* SOURCE DATA
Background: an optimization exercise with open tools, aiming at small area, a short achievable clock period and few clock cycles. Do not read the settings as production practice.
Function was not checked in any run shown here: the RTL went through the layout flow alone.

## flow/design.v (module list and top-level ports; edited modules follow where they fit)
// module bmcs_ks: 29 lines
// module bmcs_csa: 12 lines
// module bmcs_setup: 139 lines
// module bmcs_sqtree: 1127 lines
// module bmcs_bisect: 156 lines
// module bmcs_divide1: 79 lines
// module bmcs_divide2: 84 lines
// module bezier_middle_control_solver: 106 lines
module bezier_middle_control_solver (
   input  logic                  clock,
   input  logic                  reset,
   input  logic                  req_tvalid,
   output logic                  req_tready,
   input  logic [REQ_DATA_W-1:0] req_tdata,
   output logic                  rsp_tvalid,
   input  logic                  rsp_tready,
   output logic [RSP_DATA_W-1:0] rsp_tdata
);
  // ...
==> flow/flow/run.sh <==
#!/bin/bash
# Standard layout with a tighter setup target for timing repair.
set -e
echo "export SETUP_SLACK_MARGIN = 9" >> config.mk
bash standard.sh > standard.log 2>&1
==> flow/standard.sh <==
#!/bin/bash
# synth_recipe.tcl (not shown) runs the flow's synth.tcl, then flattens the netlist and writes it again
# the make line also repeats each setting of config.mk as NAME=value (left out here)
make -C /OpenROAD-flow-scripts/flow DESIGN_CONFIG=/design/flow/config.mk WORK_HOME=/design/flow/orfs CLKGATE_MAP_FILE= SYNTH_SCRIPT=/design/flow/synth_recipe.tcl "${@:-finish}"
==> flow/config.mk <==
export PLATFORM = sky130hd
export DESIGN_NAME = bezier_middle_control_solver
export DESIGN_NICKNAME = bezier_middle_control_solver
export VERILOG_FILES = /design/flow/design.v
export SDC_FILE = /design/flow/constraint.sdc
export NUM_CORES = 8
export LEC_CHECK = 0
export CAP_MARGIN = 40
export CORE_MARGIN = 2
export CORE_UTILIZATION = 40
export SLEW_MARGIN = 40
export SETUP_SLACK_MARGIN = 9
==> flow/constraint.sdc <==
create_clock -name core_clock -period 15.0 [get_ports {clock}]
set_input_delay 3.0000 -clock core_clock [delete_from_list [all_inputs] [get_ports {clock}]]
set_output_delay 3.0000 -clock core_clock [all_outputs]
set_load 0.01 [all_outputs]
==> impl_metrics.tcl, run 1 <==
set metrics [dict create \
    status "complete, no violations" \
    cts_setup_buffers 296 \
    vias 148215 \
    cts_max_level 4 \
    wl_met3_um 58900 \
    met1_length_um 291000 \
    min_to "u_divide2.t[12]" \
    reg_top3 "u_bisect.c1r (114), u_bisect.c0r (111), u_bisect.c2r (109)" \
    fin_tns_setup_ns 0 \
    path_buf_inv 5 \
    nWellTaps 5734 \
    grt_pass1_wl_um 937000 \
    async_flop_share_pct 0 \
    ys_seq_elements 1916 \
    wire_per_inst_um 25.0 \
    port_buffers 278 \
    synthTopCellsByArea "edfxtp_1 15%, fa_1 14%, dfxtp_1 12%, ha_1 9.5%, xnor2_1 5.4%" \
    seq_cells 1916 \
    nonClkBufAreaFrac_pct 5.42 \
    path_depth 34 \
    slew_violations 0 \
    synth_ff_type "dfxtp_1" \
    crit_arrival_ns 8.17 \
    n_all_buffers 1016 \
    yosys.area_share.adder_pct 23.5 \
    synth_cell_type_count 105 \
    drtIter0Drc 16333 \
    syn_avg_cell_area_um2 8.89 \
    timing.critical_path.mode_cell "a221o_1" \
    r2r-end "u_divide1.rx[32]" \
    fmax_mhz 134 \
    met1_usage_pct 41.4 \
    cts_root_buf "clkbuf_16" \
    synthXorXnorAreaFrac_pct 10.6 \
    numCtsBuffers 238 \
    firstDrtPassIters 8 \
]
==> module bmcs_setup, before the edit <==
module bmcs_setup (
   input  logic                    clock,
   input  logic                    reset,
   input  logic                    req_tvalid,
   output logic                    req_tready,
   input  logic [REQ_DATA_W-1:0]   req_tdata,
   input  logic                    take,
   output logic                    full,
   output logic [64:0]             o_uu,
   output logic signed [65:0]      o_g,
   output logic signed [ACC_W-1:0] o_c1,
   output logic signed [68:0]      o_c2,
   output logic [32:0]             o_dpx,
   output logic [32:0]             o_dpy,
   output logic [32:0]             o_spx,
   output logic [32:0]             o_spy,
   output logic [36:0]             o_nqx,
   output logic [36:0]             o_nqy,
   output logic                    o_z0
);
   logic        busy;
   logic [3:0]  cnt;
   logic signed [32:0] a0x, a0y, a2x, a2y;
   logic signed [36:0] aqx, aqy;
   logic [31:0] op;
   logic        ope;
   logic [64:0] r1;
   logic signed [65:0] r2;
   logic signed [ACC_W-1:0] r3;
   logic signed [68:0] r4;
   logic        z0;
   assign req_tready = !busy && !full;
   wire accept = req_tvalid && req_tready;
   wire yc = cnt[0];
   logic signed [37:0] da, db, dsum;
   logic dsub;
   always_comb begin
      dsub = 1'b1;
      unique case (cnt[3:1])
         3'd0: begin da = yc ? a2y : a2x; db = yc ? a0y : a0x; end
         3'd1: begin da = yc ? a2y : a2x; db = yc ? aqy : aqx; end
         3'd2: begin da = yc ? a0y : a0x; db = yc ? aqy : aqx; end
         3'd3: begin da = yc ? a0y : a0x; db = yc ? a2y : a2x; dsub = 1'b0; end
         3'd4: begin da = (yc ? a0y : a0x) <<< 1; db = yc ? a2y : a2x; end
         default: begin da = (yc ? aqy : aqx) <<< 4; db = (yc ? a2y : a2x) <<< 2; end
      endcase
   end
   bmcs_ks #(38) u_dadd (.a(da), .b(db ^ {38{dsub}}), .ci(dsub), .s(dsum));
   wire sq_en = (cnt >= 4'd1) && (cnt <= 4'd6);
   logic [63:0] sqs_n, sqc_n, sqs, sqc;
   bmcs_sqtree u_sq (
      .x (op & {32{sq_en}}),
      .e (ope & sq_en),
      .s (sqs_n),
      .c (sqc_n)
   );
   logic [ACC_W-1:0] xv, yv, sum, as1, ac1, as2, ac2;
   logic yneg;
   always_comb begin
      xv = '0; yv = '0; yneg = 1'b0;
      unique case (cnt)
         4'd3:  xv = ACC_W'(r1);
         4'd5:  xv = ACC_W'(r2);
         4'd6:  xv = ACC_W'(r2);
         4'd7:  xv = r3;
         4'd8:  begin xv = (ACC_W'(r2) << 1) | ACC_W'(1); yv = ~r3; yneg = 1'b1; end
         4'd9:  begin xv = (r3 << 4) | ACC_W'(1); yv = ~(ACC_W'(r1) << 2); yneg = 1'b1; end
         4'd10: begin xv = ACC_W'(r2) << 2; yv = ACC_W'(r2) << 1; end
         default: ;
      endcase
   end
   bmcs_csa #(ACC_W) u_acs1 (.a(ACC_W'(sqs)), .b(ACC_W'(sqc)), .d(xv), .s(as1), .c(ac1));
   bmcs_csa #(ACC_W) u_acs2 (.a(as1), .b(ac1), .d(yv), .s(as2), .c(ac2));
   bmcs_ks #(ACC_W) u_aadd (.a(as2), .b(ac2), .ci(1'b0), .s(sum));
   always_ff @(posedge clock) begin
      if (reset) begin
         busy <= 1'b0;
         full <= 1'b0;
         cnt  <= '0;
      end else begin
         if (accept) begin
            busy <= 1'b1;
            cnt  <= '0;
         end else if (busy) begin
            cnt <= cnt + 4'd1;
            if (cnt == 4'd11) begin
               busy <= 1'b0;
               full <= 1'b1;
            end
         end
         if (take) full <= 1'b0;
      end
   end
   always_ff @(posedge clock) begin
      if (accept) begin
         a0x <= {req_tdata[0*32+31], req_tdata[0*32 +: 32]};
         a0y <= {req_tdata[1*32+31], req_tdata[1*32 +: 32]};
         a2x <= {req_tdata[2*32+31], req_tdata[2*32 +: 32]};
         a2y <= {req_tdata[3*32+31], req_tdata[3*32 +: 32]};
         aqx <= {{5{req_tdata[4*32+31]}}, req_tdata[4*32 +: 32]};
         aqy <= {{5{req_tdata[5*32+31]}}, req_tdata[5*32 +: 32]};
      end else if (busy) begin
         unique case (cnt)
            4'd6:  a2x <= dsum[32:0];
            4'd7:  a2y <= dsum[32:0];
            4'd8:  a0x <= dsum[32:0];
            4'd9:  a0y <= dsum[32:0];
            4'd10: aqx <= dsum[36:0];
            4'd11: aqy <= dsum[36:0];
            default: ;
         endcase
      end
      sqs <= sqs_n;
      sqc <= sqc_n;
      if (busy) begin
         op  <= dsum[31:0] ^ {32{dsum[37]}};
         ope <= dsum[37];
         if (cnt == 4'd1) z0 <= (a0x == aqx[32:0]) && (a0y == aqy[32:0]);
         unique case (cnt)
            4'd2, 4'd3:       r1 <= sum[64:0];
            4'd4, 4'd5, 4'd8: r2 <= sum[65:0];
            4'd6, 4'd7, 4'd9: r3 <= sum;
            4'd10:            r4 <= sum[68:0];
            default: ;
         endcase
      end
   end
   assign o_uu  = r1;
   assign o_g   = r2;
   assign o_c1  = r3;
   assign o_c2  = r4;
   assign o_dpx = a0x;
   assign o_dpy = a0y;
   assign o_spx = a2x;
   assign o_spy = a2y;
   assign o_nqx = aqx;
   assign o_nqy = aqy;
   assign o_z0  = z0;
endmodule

* * *

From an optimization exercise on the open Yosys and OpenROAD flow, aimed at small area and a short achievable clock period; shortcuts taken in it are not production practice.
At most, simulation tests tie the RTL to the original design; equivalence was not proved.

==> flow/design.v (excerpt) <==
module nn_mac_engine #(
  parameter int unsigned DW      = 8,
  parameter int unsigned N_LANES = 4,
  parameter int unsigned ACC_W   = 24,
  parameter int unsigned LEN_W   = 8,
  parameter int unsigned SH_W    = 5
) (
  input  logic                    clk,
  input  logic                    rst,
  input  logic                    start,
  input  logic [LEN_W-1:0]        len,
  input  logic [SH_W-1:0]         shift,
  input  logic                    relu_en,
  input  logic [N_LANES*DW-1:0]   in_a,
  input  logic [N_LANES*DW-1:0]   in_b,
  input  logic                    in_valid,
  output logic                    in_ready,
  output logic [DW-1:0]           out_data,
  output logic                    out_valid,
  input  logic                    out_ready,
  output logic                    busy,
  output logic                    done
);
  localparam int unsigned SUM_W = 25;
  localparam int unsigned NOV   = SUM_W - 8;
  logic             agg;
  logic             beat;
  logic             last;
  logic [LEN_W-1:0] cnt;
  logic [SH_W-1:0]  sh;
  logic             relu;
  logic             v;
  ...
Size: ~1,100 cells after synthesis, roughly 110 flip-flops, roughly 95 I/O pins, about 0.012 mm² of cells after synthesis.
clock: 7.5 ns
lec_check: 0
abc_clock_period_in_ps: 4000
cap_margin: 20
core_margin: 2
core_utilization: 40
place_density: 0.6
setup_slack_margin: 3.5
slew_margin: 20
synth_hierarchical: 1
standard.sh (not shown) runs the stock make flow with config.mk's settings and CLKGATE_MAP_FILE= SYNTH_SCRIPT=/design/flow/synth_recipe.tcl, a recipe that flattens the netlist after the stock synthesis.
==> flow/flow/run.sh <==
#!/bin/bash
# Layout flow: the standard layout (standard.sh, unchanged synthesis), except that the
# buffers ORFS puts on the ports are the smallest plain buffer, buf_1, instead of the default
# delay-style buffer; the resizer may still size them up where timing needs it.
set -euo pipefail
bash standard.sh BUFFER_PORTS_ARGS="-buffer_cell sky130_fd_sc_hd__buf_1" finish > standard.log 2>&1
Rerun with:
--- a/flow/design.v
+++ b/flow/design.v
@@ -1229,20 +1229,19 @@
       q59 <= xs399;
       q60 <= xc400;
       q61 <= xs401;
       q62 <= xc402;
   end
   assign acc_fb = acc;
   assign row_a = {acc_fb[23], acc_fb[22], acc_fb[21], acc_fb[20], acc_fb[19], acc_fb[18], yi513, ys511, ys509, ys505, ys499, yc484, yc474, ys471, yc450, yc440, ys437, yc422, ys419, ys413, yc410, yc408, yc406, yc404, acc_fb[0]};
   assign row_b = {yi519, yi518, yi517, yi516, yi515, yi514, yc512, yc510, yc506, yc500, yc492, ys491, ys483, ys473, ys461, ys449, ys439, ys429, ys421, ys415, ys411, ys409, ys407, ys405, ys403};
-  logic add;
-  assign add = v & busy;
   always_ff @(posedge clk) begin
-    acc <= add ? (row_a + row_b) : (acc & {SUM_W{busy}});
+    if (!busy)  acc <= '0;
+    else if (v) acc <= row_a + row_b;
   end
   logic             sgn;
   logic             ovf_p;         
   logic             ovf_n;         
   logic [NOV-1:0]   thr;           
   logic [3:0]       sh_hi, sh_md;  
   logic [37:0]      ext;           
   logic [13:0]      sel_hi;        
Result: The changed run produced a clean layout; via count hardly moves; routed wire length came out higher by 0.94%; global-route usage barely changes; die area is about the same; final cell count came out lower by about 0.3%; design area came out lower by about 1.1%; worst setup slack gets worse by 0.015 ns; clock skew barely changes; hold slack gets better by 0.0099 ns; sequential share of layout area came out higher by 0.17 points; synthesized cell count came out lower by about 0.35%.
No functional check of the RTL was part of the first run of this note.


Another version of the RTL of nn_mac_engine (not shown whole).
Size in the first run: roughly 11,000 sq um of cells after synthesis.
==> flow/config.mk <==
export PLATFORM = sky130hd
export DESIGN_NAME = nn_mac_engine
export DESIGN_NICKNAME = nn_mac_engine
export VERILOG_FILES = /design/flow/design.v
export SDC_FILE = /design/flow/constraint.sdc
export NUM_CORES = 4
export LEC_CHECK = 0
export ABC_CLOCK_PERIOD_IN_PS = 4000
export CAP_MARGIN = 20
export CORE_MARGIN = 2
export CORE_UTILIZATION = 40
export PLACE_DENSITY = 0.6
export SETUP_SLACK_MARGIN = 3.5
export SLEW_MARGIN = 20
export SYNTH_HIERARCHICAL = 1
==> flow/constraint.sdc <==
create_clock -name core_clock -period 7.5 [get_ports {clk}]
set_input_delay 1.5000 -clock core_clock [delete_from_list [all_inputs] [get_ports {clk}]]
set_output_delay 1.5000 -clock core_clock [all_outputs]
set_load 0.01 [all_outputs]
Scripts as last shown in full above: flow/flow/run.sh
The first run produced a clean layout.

==

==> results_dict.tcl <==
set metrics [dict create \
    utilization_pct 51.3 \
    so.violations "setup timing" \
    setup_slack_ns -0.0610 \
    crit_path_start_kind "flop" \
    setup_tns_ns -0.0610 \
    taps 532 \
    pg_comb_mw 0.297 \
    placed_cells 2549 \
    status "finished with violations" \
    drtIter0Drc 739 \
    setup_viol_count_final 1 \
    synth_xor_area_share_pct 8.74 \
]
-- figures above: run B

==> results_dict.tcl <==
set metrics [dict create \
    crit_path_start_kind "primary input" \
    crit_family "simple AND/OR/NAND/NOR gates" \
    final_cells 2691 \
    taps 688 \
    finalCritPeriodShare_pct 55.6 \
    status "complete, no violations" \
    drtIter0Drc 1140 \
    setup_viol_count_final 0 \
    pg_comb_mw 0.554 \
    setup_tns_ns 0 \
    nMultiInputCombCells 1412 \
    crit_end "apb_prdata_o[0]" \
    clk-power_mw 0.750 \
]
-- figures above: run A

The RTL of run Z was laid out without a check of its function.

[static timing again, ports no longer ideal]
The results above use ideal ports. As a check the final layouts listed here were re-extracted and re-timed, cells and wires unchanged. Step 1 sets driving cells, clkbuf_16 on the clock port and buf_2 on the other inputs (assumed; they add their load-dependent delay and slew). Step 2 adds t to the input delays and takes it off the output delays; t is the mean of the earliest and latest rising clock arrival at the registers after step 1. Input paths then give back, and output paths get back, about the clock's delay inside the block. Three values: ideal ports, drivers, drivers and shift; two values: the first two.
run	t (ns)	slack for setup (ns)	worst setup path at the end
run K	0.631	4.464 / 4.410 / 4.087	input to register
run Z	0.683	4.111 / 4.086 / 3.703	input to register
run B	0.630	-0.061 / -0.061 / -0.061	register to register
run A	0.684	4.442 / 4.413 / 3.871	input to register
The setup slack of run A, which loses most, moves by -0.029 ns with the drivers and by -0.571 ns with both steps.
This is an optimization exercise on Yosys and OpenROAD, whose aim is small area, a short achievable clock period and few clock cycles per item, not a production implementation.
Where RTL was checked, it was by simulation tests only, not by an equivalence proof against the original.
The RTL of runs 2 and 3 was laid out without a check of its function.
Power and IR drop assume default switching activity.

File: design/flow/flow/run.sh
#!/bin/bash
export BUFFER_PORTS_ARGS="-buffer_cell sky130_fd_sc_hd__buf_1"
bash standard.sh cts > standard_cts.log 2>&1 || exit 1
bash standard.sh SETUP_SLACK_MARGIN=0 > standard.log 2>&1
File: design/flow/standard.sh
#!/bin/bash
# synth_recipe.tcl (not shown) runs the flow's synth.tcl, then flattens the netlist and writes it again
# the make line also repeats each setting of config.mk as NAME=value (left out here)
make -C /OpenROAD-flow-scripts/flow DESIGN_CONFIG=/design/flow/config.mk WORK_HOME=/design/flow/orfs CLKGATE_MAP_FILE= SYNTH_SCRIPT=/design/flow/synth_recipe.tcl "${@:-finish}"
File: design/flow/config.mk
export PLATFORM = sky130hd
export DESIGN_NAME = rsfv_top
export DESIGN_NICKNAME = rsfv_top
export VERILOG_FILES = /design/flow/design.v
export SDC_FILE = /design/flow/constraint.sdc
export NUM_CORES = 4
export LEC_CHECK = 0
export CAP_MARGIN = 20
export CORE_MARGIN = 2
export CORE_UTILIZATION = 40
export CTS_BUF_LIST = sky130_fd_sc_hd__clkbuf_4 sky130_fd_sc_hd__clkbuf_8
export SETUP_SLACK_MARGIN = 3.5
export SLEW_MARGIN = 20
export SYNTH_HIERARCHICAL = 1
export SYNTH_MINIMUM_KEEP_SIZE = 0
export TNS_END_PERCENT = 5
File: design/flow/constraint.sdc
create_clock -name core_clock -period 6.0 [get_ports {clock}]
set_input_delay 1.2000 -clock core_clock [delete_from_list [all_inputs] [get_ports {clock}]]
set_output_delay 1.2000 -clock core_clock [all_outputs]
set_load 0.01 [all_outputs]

* BRIEF
In the material above, each line with the word "figures" should be copied.

* EXERCISE RESPONSE
-- figures above: run B
-- figures above: run A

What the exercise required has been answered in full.